Un regard bref vers l'heure sur mon téléphone me convainc de prendre la direction de la maison. Les cours sont terminés depuis dix bonnes minutes et la durée de la marche qui m'attend coïncide parfaitement pour arriver chez moi à la même heure que d'habitude. J'entreprends le trajet, bifurquant sur l'herbe pour couper à travers le parc dans l'espoir de gagner quelques minutes si jamais l'orage s'abat sans prévenir, mieux vaut être près de ma destination.

"C'est pas vrai", soupirais-je. Il est au coin de la rue, adossé à sa voiture noire, debout, les jambes croisées et les bras dans la même position sur son torse. Une malédiction s'est abattue sur moi, il n'y a pas d'autres raisons pour qu'il soit là, à flaner dans les parages, pratiquement partout où je vais.

De la même manière qu'un aimant attiré par une force magnétique, il relève la tête, son regard s'accrochant au mien. Totalement inexpressif, il ouvre la portière du côté passager et d'un geste de la main me fait signe d'y monter. D'un calcul rapide, je passe en revue les options à ma disposition. La distance nous séparant est encore suffisante pour que j'emprunte la rue à ma gauche et disparaisse derrière un buisson, une clôture ou même une maison avant qu'il ne m'atteigne. Quelques enjambées rapides, c'est tout ce dont j'ai besoin.

Pour une raison qui m'échappe complètement, il semble comprendre mon plan et commence à avancer vers moi. En un instant, la distance entre nous n'est plus assez grande pour m'éclipser, ce qui me fait stopper net. Mes jambes réagissent avant qu'une quelconque commande de mon cerveau n'ait l'opportunité de se former, me faisant rebrousser chemin.
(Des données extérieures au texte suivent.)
$ cat src/rtl/ras_ckpt.sv
// Circular return address stack with a ring of snapshots (pointer, occupancy,
// top entry). A flush restores one snapshot exactly and releases that slot
// together with every younger one.
module ras_ckpt #(
  parameter int ADDR_WIDTH = 32,
  parameter int DEPTH_LOG2 = 4,
  parameter int CKPT_LOG2  = 2
) (
  input logic     clk,
  input logic     rst,
  ras_ckpt_if.slave bus
);
  localparam int DEPTH = 1 << DEPTH_LOG2;
  localparam int NCKPT = 1 << CKPT_LOG2;

  typedef logic [ADDR_WIDTH-1:0] addr_t;
  typedef logic [DEPTH_LOG2-1:0] ptr_t;
  typedef logic [DEPTH_LOG2:0]   cnt_t;
  typedef logic [CKPT_LOG2-1:0]  cid_t;
  typedef logic [CKPT_LOG2:0]    occ_t;

  addr_t entries_q [DEPTH];
  ptr_t  tp_q, tp_d;
  cnt_t  cnt_q, cnt_d;
  logic  wr_en;
  ptr_t  wr_idx;
  addr_t wr_data;

  // Snapshot slots hold data only; their validity is tracked by the ring.
  ptr_t  slot_tp_q  [NCKPT];
  cnt_t  slot_cnt_q [NCKPT];
  addr_t slot_top_q [NCKPT];

  cid_t  head_q, head_d;
  cid_t  tail_q, tail_d;
  occ_t  occ_q, occ_d;
  logic  full;
  logic  snap_en;
  logic  free_en;

  assign full           = (occ_q == occ_t'(NCKPT));
  assign bus.ckpt_full  = full;
  assign bus.ckpt_id    = tail_q;
  assign bus.pred_addr  = entries_q[tp_q];
  assign bus.pred_valid = (cnt_q != '0);
  assign bus.count      = cnt_q;

  // Stack next state: restore overrides push/pop; push+pop replaces the top.
  always_comb begin
    tp_d    = tp_q;
    cnt_d   = cnt_q;
    wr_en   = 1'b0;
    wr_idx  = tp_q;
    wr_data = bus.push_addr;
    if (bus.restore) begin
      tp_d    = slot_tp_q[bus.restore_id];
      cnt_d   = slot_cnt_q[bus.restore_id];
      wr_en   = 1'b1;
      wr_idx  = slot_tp_q[bus.restore_id];
      wr_data = slot_top_q[bus.restore_id];
    end else if (bus.push && bus.pop) begin
      wr_en   = 1'b1;
    end else if (bus.push) begin
      tp_d    = tp_q + 1'b1;
      wr_en   = 1'b1;
      wr_idx  = tp_q + 1'b1;
      if (cnt_q != cnt_t'(DEPTH)) cnt_d = cnt_q + 1'b1;
    end else if (bus.pop) begin
      // Pointer still moves on underflow to keep circular alignment.
      tp_d    = tp_q - 1'b1;
      if (cnt_q != '0) cnt_d = cnt_q - 1'b1;
    end
  end

  // Checkpoint ring next state. On restore the ring is first truncated to
  // the slots older than restore_id; a same-cycle free then applies only if
  // anything is left, so restoring the oldest slot always empties the ring.
  always_comb begin
    head_d  = head_q;
    tail_d  = tail_q;
    occ_d   = occ_q;
    snap_en = 1'b0;
    free_en = 1'b0;
    if (bus.restore) begin
      tail_d = bus.restore_id;
      occ_d  = occ_t'(cid_t'(bus.restore_id - head_q));
      if (bus.ckpt_free && (occ_d != '0)) begin
        head_d = head_q + 1'b1;
        occ_d  = occ_d - 1'b1;
      end
    end else begin
      snap_en = bus.ckpt_alloc && !full;
      free_en = bus.ckpt_free && (occ_q != '0);
      if (snap_en) tail_d = tail_q + 1'b1;
      if (free_en) head_d = head_q + 1'b1;
      occ_d = occ_q + occ_t'(snap_en) - occ_t'(free_en);
    end
  end

  // Stack state registers.
  always_ff @(posedge clk) begin
    if (rst) begin
      tp_q  <= '0;
      cnt_q <= '0;
      for (int i = 0; i < DEPTH; i++) entries_q[i] <= '0;
    end else begin
      tp_q  <= tp_d;
      cnt_q <= cnt_d;
      if (wr_en) entries_q[wr_idx] <= wr_data;
    end
  end

  // Ring pointers and in-flight count.
  always_ff @(posedge clk) begin
    if (rst) begin
      head_q <= '0;
      tail_q <= '0;
      occ_q  <= '0;
    end else begin
      head_q <= head_d;
      tail_q <= tail_d;
      occ_q  <= occ_d;
    end
  end

  // Snapshot capture of the pre-update stack state.
  always_ff @(posedge clk) begin
    if (snap_en && !rst) begin
      slot_tp_q[tail_q]  <= tp_q;
      slot_cnt_q[tail_q] <= cnt_q;
      slot_top_q[tail_q] <= entries_q[tp_q];
    end
  end
endmodule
La détermination dont il fait preuve me donne l'impression d'être une sorte de quête, un but à atteindre que lui seul connait. Ses motivations me perturbent, probablement parce qu'elles me sont inconnues, mais je ne veux pas qu'elles soient dévoilées, ça ne m'intéresse franchement pas. J'ai l'étrange impression que moins j'en sais, mieux ce sera.

J'entends le sons de ses pas sur l'asphalte qui se rapprochent rapidement. J'essaie de faire de plus grandes enjambées, mais étant déjà au maximum de mes capacités, il me rattrape facilement. Bien trop aisément, il me traîne par le bras et je vois la rue où je croyais pouvoir me sauver passer devant mes yeux. Tel un conquérant qui souhaite étendre son pouvoir, il me pousse presque à l'intérieur de la voiture et, malgré mes protestations, je me sens précipité dans une aventure hors de tout contrôle. Hors de mon contrôle.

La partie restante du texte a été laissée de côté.